Start of Materials provided

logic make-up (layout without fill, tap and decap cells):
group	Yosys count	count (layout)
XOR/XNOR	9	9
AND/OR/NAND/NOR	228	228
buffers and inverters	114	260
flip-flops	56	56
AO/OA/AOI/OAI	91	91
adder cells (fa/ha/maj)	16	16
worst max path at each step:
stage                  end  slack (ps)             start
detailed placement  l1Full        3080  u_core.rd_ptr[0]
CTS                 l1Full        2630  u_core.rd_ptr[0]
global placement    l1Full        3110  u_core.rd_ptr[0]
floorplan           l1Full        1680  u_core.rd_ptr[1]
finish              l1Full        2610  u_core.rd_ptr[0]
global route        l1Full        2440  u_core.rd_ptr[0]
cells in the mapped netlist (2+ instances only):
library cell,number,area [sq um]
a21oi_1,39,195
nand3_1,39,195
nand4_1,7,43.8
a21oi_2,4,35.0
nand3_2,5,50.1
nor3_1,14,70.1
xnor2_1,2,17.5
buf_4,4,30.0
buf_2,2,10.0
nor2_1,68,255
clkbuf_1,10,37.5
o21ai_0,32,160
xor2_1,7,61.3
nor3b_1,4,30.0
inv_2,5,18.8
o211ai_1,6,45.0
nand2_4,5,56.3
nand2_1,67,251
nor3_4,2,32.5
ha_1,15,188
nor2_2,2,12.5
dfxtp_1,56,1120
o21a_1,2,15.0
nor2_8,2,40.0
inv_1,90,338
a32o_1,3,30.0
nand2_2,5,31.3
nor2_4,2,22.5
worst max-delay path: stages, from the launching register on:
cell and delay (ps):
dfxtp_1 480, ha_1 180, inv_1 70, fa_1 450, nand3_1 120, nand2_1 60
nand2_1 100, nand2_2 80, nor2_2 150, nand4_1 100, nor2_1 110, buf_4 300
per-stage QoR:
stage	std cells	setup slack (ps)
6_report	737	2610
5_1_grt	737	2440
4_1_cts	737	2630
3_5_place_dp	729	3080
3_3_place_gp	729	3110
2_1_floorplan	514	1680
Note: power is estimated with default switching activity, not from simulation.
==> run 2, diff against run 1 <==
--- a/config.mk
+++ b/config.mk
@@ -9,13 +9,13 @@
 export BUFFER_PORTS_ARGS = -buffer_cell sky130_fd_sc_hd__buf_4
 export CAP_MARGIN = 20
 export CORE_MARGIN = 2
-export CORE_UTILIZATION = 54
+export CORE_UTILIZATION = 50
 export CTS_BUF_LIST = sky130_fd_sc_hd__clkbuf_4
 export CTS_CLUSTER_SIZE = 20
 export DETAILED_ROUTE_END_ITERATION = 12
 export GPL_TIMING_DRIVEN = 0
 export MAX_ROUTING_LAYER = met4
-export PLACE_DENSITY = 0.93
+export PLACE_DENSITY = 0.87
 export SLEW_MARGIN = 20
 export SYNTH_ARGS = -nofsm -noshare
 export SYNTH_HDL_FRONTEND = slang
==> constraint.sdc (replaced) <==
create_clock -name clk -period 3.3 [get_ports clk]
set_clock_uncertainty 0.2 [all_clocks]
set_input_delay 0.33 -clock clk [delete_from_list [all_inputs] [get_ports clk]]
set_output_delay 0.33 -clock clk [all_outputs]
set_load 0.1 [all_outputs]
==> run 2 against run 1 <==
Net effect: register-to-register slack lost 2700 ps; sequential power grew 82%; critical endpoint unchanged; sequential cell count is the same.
### src/rtl/exec_datapath.sv
// Multicycle execute stage: operand latch, barrel shift, ALU with NZCV, and valid/ready handshakes.
// Optional iterative multiplier is enabled by defining EXEC_DATAPATH_MUL_EN.
module exec_datapath #(
  parameter int DATA_W  = 32,
  parameter int SHAMT_W = 8
) (
  input  logic               clk,
  input  logic               rst,
  input  logic               in_valid,
  output logic               in_ready,
  input  logic [DATA_W-1:0]  op_a,
  input  logic [DATA_W-1:0]  op_b,
  input  logic [SHAMT_W-1:0] op_shamt,
  input  logic [2:0]         shift_op,
  input  logic [3:0]         alu_op,
  input  logic               s_flag,
  input  logic               mul_req,
  output logic               out_valid,
  input  logic               out_ready,
  output logic [DATA_W-1:0]  result,
  output logic               result_we,
  output logic [3:0]         nzcv,
  output logic               busy
);

  localparam int LOG_W = $clog2(DATA_W);

  typedef enum logic [2:0] {IDLE, SHIFT, EXEC, MUL, DONE} state_t;

  state_t              state_q;
  logic [DATA_W-1:0]   opA_q, opB_q, shData_q, f_q;
  logic [SHAMT_W-1:0]  amt_q;
  logic [2:0]          shiftOp_q;
  logic [3:0]          aluOp_q, nzcv_q;
  logic                sFlag_q, mulReq_q, shCarry_q, resultWe_q, outValid_q;

  logic [DATA_W-1:0]   shData_d, aluF_d, rorData, addX, addY;
  logic                shCarry_d, addCin, isArith, aluC, aluV;
  logic [3:0]          aluNzcv_d;
  logic [31:0]         amtExt;
  logic [DATA_W:0]     lslWide, lsrWide, asrWide, addSum;

  assign amtExt  = 32'(amt_q);
  assign lslWide = {1'b0, opB_q} << amtExt;
  assign lsrWide = {opB_q, 1'b0} >> amtExt;
  assign asrWide = $unsigned($signed({opB_q, 1'b0}) >>> amtExt);
  assign rorData = DATA_W'({opB_q, opB_q} >> amtExt[LOG_W-1:0]);

  // Extra guard bit on each side of the shift captures the last bit shifted out as the carry.
  always_comb begin
    shData_d  = opB_q;
    shCarry_d = nzcv_q[1];
    if (shiftOp_q == 3'b100) begin
      shData_d  = {nzcv_q[1], opB_q[DATA_W-1:1]};
      shCarry_d = opB_q[0];
    end else if (amtExt != 32'd0) begin
      case (shiftOp_q)
        3'b000: begin
          shData_d  = (amtExt <= 32'(DATA_W)) ? lslWide[DATA_W-1:0] : '0;
          shCarry_d = (amtExt <= 32'(DATA_W)) ? lslWide[DATA_W] : 1'b0;
        end
        3'b001: begin
          shData_d  = (amtExt <= 32'(DATA_W)) ? lsrWide[DATA_W:1] : '0;
          shCarry_d = (amtExt <= 32'(DATA_W)) ? lsrWide[0] : 1'b0;
        end
        3'b010: begin
          shData_d  = (amtExt < 32'(DATA_W)) ? asrWide[DATA_W:1] : {DATA_W{opB_q[DATA_W-1]}};
          shCarry_d = (amtExt < 32'(DATA_W)) ? asrWide[0] : opB_q[DATA_W-1];
        end
        3'b011: begin
          shData_d  = rorData;
          shCarry_d = rorData[DATA_W-1];
        end
        default: ;
      endcase
    end
  end

  // Subtracts are add-with-inverted-operand so C comes out as NOT borrow.
  always_comb begin
    addX    = opA_q;
    addY    = shData_q;
    addCin  = 1'b0;
    isArith = 1'b1;
    case (aluOp_q)
      4'b0010, 4'b1010: begin addY = ~shData_q; addCin = 1'b1; end
      4'b0011:          begin addX = shData_q; addY = ~opA_q; addCin = 1'b1; end
      4'b0100, 4'b1011: ;
      4'b0101:          addCin = nzcv_q[1];
      4'b0110:          begin addY = ~shData_q; addCin = nzcv_q[1]; end
      4'b0111:          begin addX = shData_q; addY = ~opA_q; addCin = nzcv_q[1]; end
      default:          isArith = 1'b0;
    endcase
  end

  assign addSum = {1'b0, addX} + {1'b0, addY} + {{DATA_W{1'b0}}, addCin};

  always_comb begin
    case (aluOp_q)
      4'b0000, 4'b1000: aluF_d = opA_q & shData_q;
      4'b0001, 4'b1001: aluF_d = opA_q ^ shData_q;
      4'b1100:          aluF_d = opA_q | shData_q;
      4'b1101:          aluF_d = shData_q;
      4'b1110:          aluF_d = opA_q & ~shData_q;
      4'b1111:          aluF_d = ~shData_q;
      default:          aluF_d = addSum[DATA_W-1:0];
    endcase
    aluC = isArith ? addSum[DATA_W] : shCarry_q;
    aluV = isArith ? ((addX[DATA_W-1] == addY[DATA_W-1]) && (aluF_d[DATA_W-1] != addX[DATA_W-1]))
                   : nzcv_q[0];
    aluNzcv_d = {aluF_d[DATA_W-1], (aluF_d == '0), aluC, aluV};
  end

`ifdef EXEC_DATAPATH_MUL_EN
  logic [LOG_W-1:0]  mulCnt_q;
  logic [DATA_W-1:0] mulAcc_d;
  assign mulAcc_d = f_q + (shData_q[0] ? opA_q : '0);
`else
  logic unusedMulReq;
  assign unusedMulReq = mulReq_q;
`endif

  // In MUL, opA_q is the shifting multiplicand, shData_q the multiplier and f_q the accumulator.
  always_ff @(posedge clk) begin
    if (rst) begin
      state_q    <= IDLE;
      opA_q      <= '0;
      opB_q      <= '0;
      amt_q      <= '0;
      shiftOp_q  <= '0;
      aluOp_q    <= '0;
      sFlag_q    <= 1'b0;
      mulReq_q   <= 1'b0;
      shData_q   <= '0;
      shCarry_q  <= 1'b0;
      f_q        <= '0;
      nzcv_q     <= '0;
      resultWe_q <= 1'b0;
      outValid_q <= 1'b0;
`ifdef EXEC_DATAPATH_MUL_EN
      mulCnt_q   <= '0;
`endif
    end else begin
      case (state_q)
        IDLE: begin
          if (in_valid) begin
            opA_q     <= op_a;
            opB_q     <= op_b;
            amt_q     <= op_shamt;
            shiftOp_q <= shift_op;
            aluOp_q   <= alu_op;
            sFlag_q   <= s_flag;
            mulReq_q  <= mul_req;
            state_q   <= SHIFT;
          end
        end
        SHIFT: begin
          shData_q  <= shData_d;
          shCarry_q <= shCarry_d;
`ifdef EXEC_DATAPATH_MUL_EN
          if (mulReq_q) begin
            f_q      <= '0;
            mulCnt_q <= '0;
            state_q  <= MUL;
          end else
`endif
          state_q <= EXEC;
        end
        EXEC: begin
          f_q        <= aluF_d;
          resultWe_q <= (aluOp_q[3:2] != 2'b10);
          if (sFlag_q) nzcv_q <= aluNzcv_d;
          outValid_q <= 1'b1;
          state_q    <= DONE;
        end
`ifdef EXEC_DATAPATH_MUL_EN
        MUL: begin
          f_q      <= mulAcc_d;
          opA_q    <= opA_q << 1;
          shData_q <= shData_q >> 1;
          mulCnt_q <= mulCnt_q + 1'b1;
          if (mulCnt_q == LOG_W'(DATA_W - 1)) begin
            resultWe_q <= 1'b1;
            outValid_q <= 1'b1;
            if (sFlag_q) nzcv_q[3:2] <= {mulAcc_d[DATA_W-1], (mulAcc_d == '0)};
            state_q    <= DONE;
          end
        end
`endif
        DONE: begin
          if (out_ready) begin
            outValid_q <= 1'b0;
            state_q    <= IDLE;
          end
        end
        default: state_q <= IDLE;
      endcase
    end
  end

  assign in_ready  = (state_q == IDLE);
  assign busy      = (state_q != IDLE);
  assign out_valid = outValid_q;
  assign result    = f_q;
  assign result_we = resultWe_q;
  assign nzcv      = nzcv_q;

endmodule
File: src/rtl/contador_lector_prio.sv
// Next-enabled-channel finder: lowest set mask bit strictly above ptr.
// Latency: combinational; no backpressure.
module contador_lector_prio
    import contador_lector_pkg::*;
(
    input  logic [NUM_CH-1:0] mask,
    input  logic [IDX_W-1:0]  ptr,
    output logic [IDX_W-1:0]  next_ptr,
    output logic              none_left
);

    // Descending scan so the lowest qualifying bit is the one that sticks.
    always_comb begin
        next_ptr  = '0;
        none_left = 1'b1;
        for (int i = NUM_CH - 1; i >= 0; i--) begin
            if (mask[i] && (i > int'(ptr))) begin
                next_ptr  = IDX_W'(i);
                none_left = 1'b0;
            end
        end
    end

endmodule
$ cat src/rtl/isqrt_seq.sv
// Sequential non-restoring integer square root, one root bit per cycle, MSB first.
module isqrt_seq #(
   parameter int W_IN = 17
) (
   input  logic                     clk,
   input  logic                     rst,
   input  logic                     start,
   input  logic [W_IN-1:0]          d,
   output logic                     done,
   output logic [(W_IN+1)/2-1:0]    q,
   output logic [(W_IN+1)/2+3:0]    rem
);
   localparam int QW = (W_IN + 1) / 2;
   localparam int DW = 2 * QW;
   localparam int RW = QW + 4;
   localparam int CW = (QW > 1) ? $clog2(QW) : 1;

   logic [DW-1:0] d_q;
   logic [RW-1:0] r_q;
   logic [CW-1:0] cnt;
   logic          run;
   logic [1:0]    pair;
   logic [RW-1:0] shifted;
   logic [RW-1:0] r_nxt;

   // r_q is a two's-complement partial remainder; its sign picks subtract or add
   always_comb begin
      pair    = d_q[DW-1 -: 2];
      shifted = (r_q << 2) | RW'(pair);
      if (r_q[RW-1])
         r_nxt = shifted + {2'b00, q, 2'b11};
      else
         r_nxt = shifted - {2'b00, q, 2'b01};
   end

   // final correction folds a negative remainder back to S - q^2
   assign rem  = r_q[RW-1] ? (r_q + {3'b000, q, 1'b1}) : r_q;
   assign done = run && (cnt == '0);

   always_ff @(posedge clk) begin
      if (rst) begin
         d_q <= '0;
         r_q <= '0;
         q   <= '0;
         cnt <= '0;
         run <= 1'b0;
      end else if (start) begin
         d_q <= DW'(d);
         r_q <= '0;
         q   <= '0;
         cnt <= CW'(QW - 1);
         run <= 1'b1;
      end else if (run) begin
         d_q <= d_q << 2;
         r_q <= r_nxt;
         q   <= {q[QW-2:0], ~r_nxt[RW-1]};
         if (cnt == '0)
            run <= 1'b0;
         else
            cnt <= cnt - 1'b1;
      end
   end

endmodule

End of Materials provided

■ Task item
Output only an exact transcription of the lines above from the one with "dfxtp_1 480, ha_1" up to and including the one with "run 2 against".

■ Response for this exercise
dfxtp_1 480, ha_1 180, inv_1 70, fa_1 450, nand3_1 120, nand2_1 60
nand2_1 100, nand2_2 80, nor2_2 150, nand4_1 100, nor2_1 110, buf_4 300
per-stage QoR:
stage	std cells	setup slack (ps)
6_report	737	2610
5_1_grt	737	2440
4_1_cts	737	2630
3_5_place_dp	729	3080
3_3_place_gp	729	3110
2_1_floorplan	514	1680
Note: power is estimated with default switching activity, not from simulation.
==> run 2, diff against run 1 <==
--- a/config.mk
+++ b/config.mk
@@ -9,13 +9,13 @@
 export BUFFER_PORTS_ARGS = -buffer_cell sky130_fd_sc_hd__buf_4
 export CAP_MARGIN = 20
 export CORE_MARGIN = 2
-export CORE_UTILIZATION = 54
+export CORE_UTILIZATION = 50
 export CTS_BUF_LIST = sky130_fd_sc_hd__clkbuf_4
 export CTS_CLUSTER_SIZE = 20
 export DETAILED_ROUTE_END_ITERATION = 12
 export GPL_TIMING_DRIVEN = 0
 export MAX_ROUTING_LAYER = met4
-export PLACE_DENSITY = 0.93
+export PLACE_DENSITY = 0.87
 export SLEW_MARGIN = 20
 export SYNTH_ARGS = -nofsm -noshare
 export SYNTH_HDL_FRONTEND = slang
==> constraint.sdc (replaced) <==
create_clock -name clk -period 3.3 [get_ports clk]
set_clock_uncertainty 0.2 [all_clocks]
set_input_delay 0.33 -clock clk [delete_from_list [all_inputs] [get_ports clk]]
set_output_delay 0.33 -clock clk [all_outputs]
set_load 0.1 [all_outputs]
==> run 2 against run 1 <==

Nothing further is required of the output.